> **PROBLEM**
Determine how many lines in the records below contain "address", then state that number alone.

== SUPPLIED DATA

This is an optimization exercise on Yosys and OpenROAD, whose aim is small area, a short achievable clock period and few clock cycles, not a production implementation.
The RTL of this run was laid out without a check of its function.
Power is estimated from default activity; no workload was simulated.

==> design/flow/design.v <==
module stupid_NN_layer1(
input clk,
input reset_n,
input waitrequest,
input ready,
input readdatavalid,
input [15:0] readdata,
output chipselect,
output [1:0] byteenable,
output reg done,
output reg read_n,
output reg write_n,
output reg [15:0] writedata,
output [31:0] address
);
localparam [16:0] WB  = 17'h0E249;      
localparam [7:0]  PBH = 8'h52;          
localparam [7:0]  PLH = 8'h83;          
localparam [9:0]  NB  = 10'h151;        
localparam [9:0]  NE  = 10'h151 + 10'd199;
assign chipselect = 1'b1;
assign byteenable = 2'b11;
reg st_boot, st_idle, st_p, st_w, st_wr, st_done;
reg [1:0] kc;          
reg [1:0] wn;          
reg rq, wq, dr, dr2, dr3, dr4;
reg [16:0] wa;         
reg [7:0]  ph;         
reg [9:0]  na;         
reg [2:0]  ret;        
reg [2:0]  out;        
reg [3:0]  msk;        
reg [4:0]  p0, p1;     
reg        pv;         
reg [1:0]  pn;         
reg [1:0]  hd;         
reg [13:0] r0, r1, r2, r3;  
reg [5:0]  ta;         
reg [5:0]  s1, s2, s3;  
reg        wclr;       
reg [23:1] ad;         
reg wi_q, wn_q;        
wire adv   = (rq | wq) & ~waitrequest;    
wire acc_r = rq & ~waitrequest;
wire rdv   = readdatavalid;
wire timer_end = wa[16] & wa[15] & wa[10] & wa[9] & wa[7] & wa[5];  
wire start = st_idle & ready;
wire node_end = (ph == PLH) & (wa[1:0] == 2'd0);
wire last_grp = (na == NE);
wire cap = out[2] & out[1];
wire k_last = (kc == 2'd3);
wire grp_done = st_wr & (wn == 2'd3);    
wire a_p  = (st_w & k_last & ~node_end) | (grp_done & ~last_grp);
wire a_w  = st_p | (st_w & ~k_last);
wire a_wr = (st_w & k_last & node_end) | (st_wr & ~grp_done);
wire a_done = grp_done & last_grp;
wire [1:0]  ksel   = wn_q ? 2'd3 : kc + 2'd1;
wire [16:0] wadd   = wa + (ksel == 2'd1 ? 17'd196 : ksel == 2'd2 ? 17'd392 : 17'd588);
wire [16:0] wa_inc = wa + 17'd1;
wire [7:0]  ph_inc = ph + 8'd1;
wire [9:0]  na_inc = na + 10'd1;
wire [23:1] ad_nx = st_p ? {6'h3C, wi_q ? wa_inc : wn_q ? wadd : wa} :
                    (st_w & ~k_last) ? {6'h3C, wadd} :
                    {13'h0050, (wa[1:0] == 2'd3) ? ph_inc : ph, wa_inc[1:0]};
always @(posedge clk) begin
  if (!reset_n) begin
    st_boot <= 1'b1; st_idle <= 1'b0; st_p <= 1'b0; st_w <= 1'b0; kc <= 2'd0;
    st_wr <= 1'b0; st_done <= 1'b0; rq <= 1'b0; wq <= 1'b0; wn <= 2'd0;
    dr <= 1'b0; dr2 <= 1'b0; dr3 <= 1'b0; dr4 <= 1'b0;
    wi_q <= 1'b0; wn_q <= 1'b0;
  end else begin
    st_boot <= st_boot & ~timer_end;
    wi_q <= adv & st_w & k_last;
    wn_q <= adv & grp_done;
    st_idle <= (st_idle & ~ready) | (st_done & ~ready) | (st_boot & timer_end);
    st_done <= ready & (adv ? a_done : st_done);
    st_p  <= start | (adv ? a_p : st_p);
    st_w  <= adv ? a_w : st_w;
    kc    <= adv & st_w ? kc + 2'd1 : kc;
    st_wr <= adv ? a_wr : st_wr;
    rq <= start | (adv ? (a_p | a_w) & ~cap : (st_p | st_w) & ~cap);
    dr <= st_wr & (out == 3'd0);
    dr2 <= st_wr & dr;
    dr3 <= st_wr & dr2;
    dr4 <= st_wr & dr3;
    wn <= adv & st_wr ? wn + 2'd1 : wn;
    wq <= (adv ? a_wr : st_wr) & dr4 & (hd + 2'd1 == (adv & st_wr ? wn + 2'd1 : wn));
  end
end
always @(posedge clk) begin
  if (!reset_n) wa <= 17'd0;
  else if (st_idle) wa <= WB;
  else if (st_boot | wi_q) wa <= wa_inc;
  else if (wn_q) wa <= wadd;
  if (st_idle | (wi_q & node_end)) ph <= PBH;
  else if (wi_q & (wa[1:0] == 2'd3)) ph <= ph_inc;
  if (st_idle) na <= NB;
  else if (adv & st_wr) na <= na_inc;
  if (st_idle | (adv & grp_done)) ad <= {13'h0050, PBH, 2'b01};
  else if (st_wr) ad <= {13'h0026, adv ? na_inc : na};
  else if (adv) ad <= ad_nx;
  if (st_idle) ret <= 3'd0;
  else if (rdv) ret <= (ret == 3'd4) ? 3'd0 : ret + 3'd1;
  if (st_boot | st_idle) out <= 3'd0;
  else if (rdv) out <= acc_r ? out : out - 3'd1;
  else out <= acc_r ? out + 3'd1 : out;
end
wire [15:0] ml = readdata & {{4{msk[3]}}, {4{msk[2]}}, {4{msk[1]}}, {4{msk[0]}}};
always @(posedge clk) if (rdv && ret == 3'd0)
  msk <= {|readdata[15:12], |readdata[11:8], |readdata[7:4], |readdata[3:0]};
always @(posedge clk) begin
  p0 <= {ml[3], ml[3:0]} + {ml[7], ml[7:4]};
  p1 <= {ml[11], ml[11:8]} + {ml[15], ml[15:12]};
  pv <= rdv & (ret != 3'd0);
  pn <= ret[1:0] - 2'd1;
end
wire [5:0] term = {p0[4], p0} + {p1[4], p1};
wire [1:0] d = pn - hd - 2'd1;
always @(posedge clk) begin
  if (!reset_n) begin hd <= 2'd0; wclr <= 1'b0; end
  else begin hd <= hd + 2'd1; wclr <= st_wr & adv; end
  ta <= (pv & d == 2'd0) ? term : s1;
  s1 <= (pv & d == 2'd1) ? term : s2;
  s2 <= (pv & d == 2'd2) ? term : s3;
  s3 <= (pv & d == 2'd3) ? term : 6'd0;
  r0 <= r1;
  r1 <= r2;
  r2 <= wclr ? 14'd0 : r3;
  r3 <= st_boot ? 14'd0 : r0 + {{8{ta[5]}}, ta};
end
always @(*) begin
  done = st_done;
  read_n = ~rq;
  write_n = ~wq;
  writedata = {{2{r0[13]}}, r0};
end
assign address = {8'd0, ad, 1'b0};
endmodule
==> design/flow/flow/run.sh <==
#!/bin/bash
set -e
export BUFFER_PORTS_ARGS="-buffer_cell sky130_fd_sc_hd__buf_2"
export CTS_ARGS="-sink_clustering_enable -repair_clock_nets -sink_clustering_size 30 -sink_clustering_max_diameter 100 -buf_list {sky130_fd_sc_hd__clkbuf_4 sky130_fd_sc_hd__clkbuf_8} -dont_use_dummy_load"
bash standard.sh > standard.log 2>&1
==> design/flow/standard.sh <==
#!/bin/bash
# synth_recipe.tcl (not shown) runs the flow's synth.tcl, then flattens the netlist and writes it again
# the make line also repeats each setting of config.mk as NAME=value (left out here)
make -C /OpenROAD-flow-scripts/flow DESIGN_CONFIG=/design/flow/config.mk WORK_HOME=/design/flow/orfs CLKGATE_MAP_FILE= SYNTH_SCRIPT=/design/flow/synth_recipe.tcl "${@:-finish}"
==> design/flow/config.mk <==
export PLATFORM = sky130hd
export DESIGN_NAME = stupid_NN_layer1
export DESIGN_NICKNAME = stupid_NN_layer1
export VERILOG_FILES = /design/flow/design.v
export SDC_FILE = /design/flow/constraint.sdc
export NUM_CORES = 4
export LEC_CHECK = 0
export ABC_CLOCK_PERIOD_IN_PS = 2000
export CAP_MARGIN = 20
export CORE_MARGIN = 2
export CORE_UTILIZATION = 40
export CTS_BUF_LIST = sky130_fd_sc_hd__clkbuf_4 sky130_fd_sc_hd__clkbuf_8
export CTS_CLUSTER_DIAMETER = 100
export CTS_CLUSTER_SIZE = 30
export PLACE_DENSITY = 0.75
export SETUP_SLACK_MARGIN = 3.0
export SLEW_MARGIN = 20
==> design/flow/constraint.sdc <==
create_clock -name core_clock -period 5.0 [get_ports {clk}]
set_input_delay 1.0000 -clock core_clock [delete_from_list [all_inputs] [get_ports {clk}]]
set_output_delay 1.0000 -clock core_clock [all_outputs]
set_load 0.01 [all_outputs]
==> results.json <==
{
  "cap_violations": 0,
  "drv_slew": 0,
  "post-route-util": 0.477,
  "final_cell_mix": "147 x dfxtp_1, 102 x nor2_1, 72 x nand2_1",
  "io_buffers": 60,
  "cts_sinks": 177,
  "power.density_mw_per_mm2": 288,
  "cts_buffers": 17,
  "grt.total_usage": 0.197,
  "path_clk_slew_ns": 0.10,
  "setup-violations-final": 0,
  "drive_gt1_frac": 0.236,
  "cts_tree": "done",
  "synth-async-reset-ratio": 0,
  "synth.yosys.warnings": 1,
  "first_pass_iters": 5,
  "routed_via_density": 5.55,
  "rr_worst_depth": 14,
  "vias": 7531,
  "holdPathStages": 0,
  "crit_type": "register to register",
  "fin_skew_ns": 0.0351,
  "max_freq_ghz": 0.356,
  "grt_pass1_wl_um": 35400,
  "antenna_found_initial": 1,
  "p_leak_uw": 0.00420,
  "final_common_cell": "dfxtp_1",
  "finalPower_uw": 2980,
  "syn_area_mm2": 0.00873,
  "fin_crit_sh": 0.562,
  "end_kind": "register",
  "rsz0062_at_grt": "yes",
  "gp_congestion": 0.940,
  "ys.flop_type": "dfxtp_1",
  "multi_input_area_mm2": 0.00519,
  "area_growth_pct": 18.2,
  "coreArea_mm2": 0.0216,
  "cp.arrival_ns": 3.15,
  "drt_iter0_markers": 692,
  "dp_hpwl_um": 15000,
  "grt_pass1_vias": 7026,
  "initial_core_util": 0.404,
  "synth.avg_cell_area_um2": 8.71,
  "h-tree-depth": 4,
  "synth_seq_cells": 177,
  "hp-class": "register to register",
  "cp.required_ns": 5.33,
  "grt-ovfl-total": 0,
  "syn_inst": 1002,
  "peakVddDrop_uv": 215,
  "cp_max_fo": 2,
  "postRouteAntennaNets": 0,
  "nFillCells": 1989,
  "dieArea_mm2": 0.0230,
  "synth_edf_count": 4,
  "regArea_mm2": 0.00363,
  "remaining_drc_errors": 0,
  "drt_wl_total_um": 23000,
  "fin_crit_ns": 2.81,
  "max-clock-path-buffers": 2,
  "crit_path_start_kind": "register",
  "num-nets-final": 1149,
  "worst_pin_slew_ns": 0.804,
  "postCtsHoldBufs": 0,
  "fp.dieW_um": 152,
  "finalHoldViolCount": 0,
  "outcome": "timing/DRC/antenna clean",
  "boundaryPins": 75,
  "yosysUniqueCellTypes": 68,
  "rows": 54,
  "grt_max_degree": 33,
  "cts-root-buf": "clkbuf_8",
  "die_y_um": 152,
  "ys_seq_area_frac": 0.410,
  "clk-insertion-delay-late_ns": 0.47,
  "slew_headroom": 0.463,
  "tns_ns": 0,
  "avgRoutedWirePerCell_um": 16.9
}
-- path summary, 6_finish.rpt --
check,startpoint,endpoint,slack (ns)
max,kc[0],ad[9],2.19
min,r1[1],r0[1],0.29
min reg2reg,r1[1],r0[1],0.29
max reg2reg,kc[0],ad[9],2.19
-- cells by family (layout without fill, tap and decap cells) --
family / count (synthesis) / in the layout / share of synthesized area
muxes: 22 / 22 / 0.0268
and+or+nand+nor: 358 / 358 / 0.202
other: 2 / 15 / 0.000860
buffers and inverters: 113 / 173 / 0.0585
DFF: 177 / 177 / 0.410
AOI/OAI and AO/OA: 210 / 212 / 0.154
adders and majority gates: 50 / 50 / 0.0768
xor gates and xnor gates: 70 / 70 / 0.0702
-- per-stage QoR --
step                setup slack [ns]  hold WS (ns)  cells  instance area (µm²)
floorplan                       2.25         0.310   1014                 8930
global placement                2.08         0.310   1295                 9230
finish                          2.19         0.291   1357                10300
global route                    2.13         0.303   1357                10300
detailed placement              2.04         0.313   1295                 9230
CTS                             2.24         0.289   1343                 9990
-- cell type report --
cell class              count  area share
clock buffers              17      0.0227
multi-input cells         726       0.503
diodes                      1    0.000242
inverters                  50      0.0194
repair buffers            106      0.0692
well taps                 280      0.0339
flip-flops and latches    177       0.352
-- worst max-delay path: stages (launching register included) --
cell     delay (ns)
dfxtp_2        0.35
ha_4           0.20
or2_4          0.24
ha_4           0.18
inv_4          0.07
ha_4           0.13
inv_2          0.03
fa_2           0.33
and4b_2        0.33
buf_4          0.13
o21a_1         0.13
nor2_2         0.06
mux2i_1        0.16
o32ai_1        0.25
o21ai_1        0.11
-- layer usage --
| layer | global-route usage | routed length (µm) | vias to the layer above | part of all wire |
|---|---|---|---|---|
| li1 | - | - | 3584 | - |
| met1 | 0.246 | 9390 | 3495 | 0.41 |
| met2 | 0.322 | 10700 | 348 | 0.47 |
| met3 | 0.0398 | 1670 | 104 | 0.073 |
| met4 | 0.102 | 1190 | 0 | 0.052 |
| met5 | 0 | 0 | - | 0 |
-- cells in the mapped netlist, types with 13 or more instances --
| cell type | instances | area, µm² |
|---|---|---|
| dfxtp_1 | 173 | 3460 |
| nor2_1 | 109 | 409 |
| nand2_1 | 73 | 274 |
| a21oi_1 | 58 | 290 |
| o21ai_0 | 53 | 265 |
| inv_1 | 50 | 188 |
| ha_1 | 44 | 551 |
| xnor2_1 | 39 | 342 |
| nand3_1 | 33 | 165 |
| nor2b_1 | 33 | 206 |
| clkbuf_1 | 31 | 116 |
| xor2_1 | 31 | 272 |
| buf_4 | 20 | 150 |
| nor3_1 | 19 | 95.1 |
| and2_1 | 17 | 106 |
| nand4_1 | 17 | 106 |
| a21o_1 | 13 | 97.6 |
| and3_1 | 13 | 81.3 |
-- flip-flops by register name, summed over array words and instances, names as in the netlist, 5 cells and up, named ones only --
| register | flops |
|---|---|
| p1 | 5 |
| r0 | 14 |
| r1 | 14 |
| s1 | 6 |
| ta | 6 |
| s2 | 6 |
| na | 10 |
| ad | 18 |
| s3 | 6 |
| r3 | 14 |
| wa | 16 |
| ph | 8 |
| r2 | 14 |
| p0 | 5 |
-- where the power goes --
group	total, µW	internal [µW]	switching [µW]
clock	746	300	446
sequential	1640	1560	84.1
combinational	588	270	318
total	2980	2130	848
-- timing repair --
item | 4_1_cts | 5_1_grt
buffers inserted | 30 | 12
endpoints found under the hold margin | 0 | 0
resized for setup | 82 | 59
pin swaps | 37 | 31
gates cloned | 1 | 1
setup endpoints to repair | 51 | 85

-- what the ideal ports hide --
The results above use ideal ports. As a check the final layout listed here was re-extracted and re-timed, cells and wires unchanged. Step 1 assumes that a clkbuf_16 drives the clock port and a buf_2 every other input. Step 2 moves the port delays by t, midway between the first and last clock arrival at a register: inputs arrive t later, outputs are due t later. That takes back most of the time a late clock gives input paths. a / b / c = ideal ports / drivers / drivers and shift; a / b = the first two.
shift t [ns]: 0.494
setup WS [ns]: 2.189 / 2.189 / 2.189
latest minus earliest clock arrival (ns): 0.043 / 0.043
After both steps this run still meets setup and hold. The setup slack of this run moves by 0.000 ns with the drivers and by 0.000 ns with both steps.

====

> **YOUR RESPONSE**
2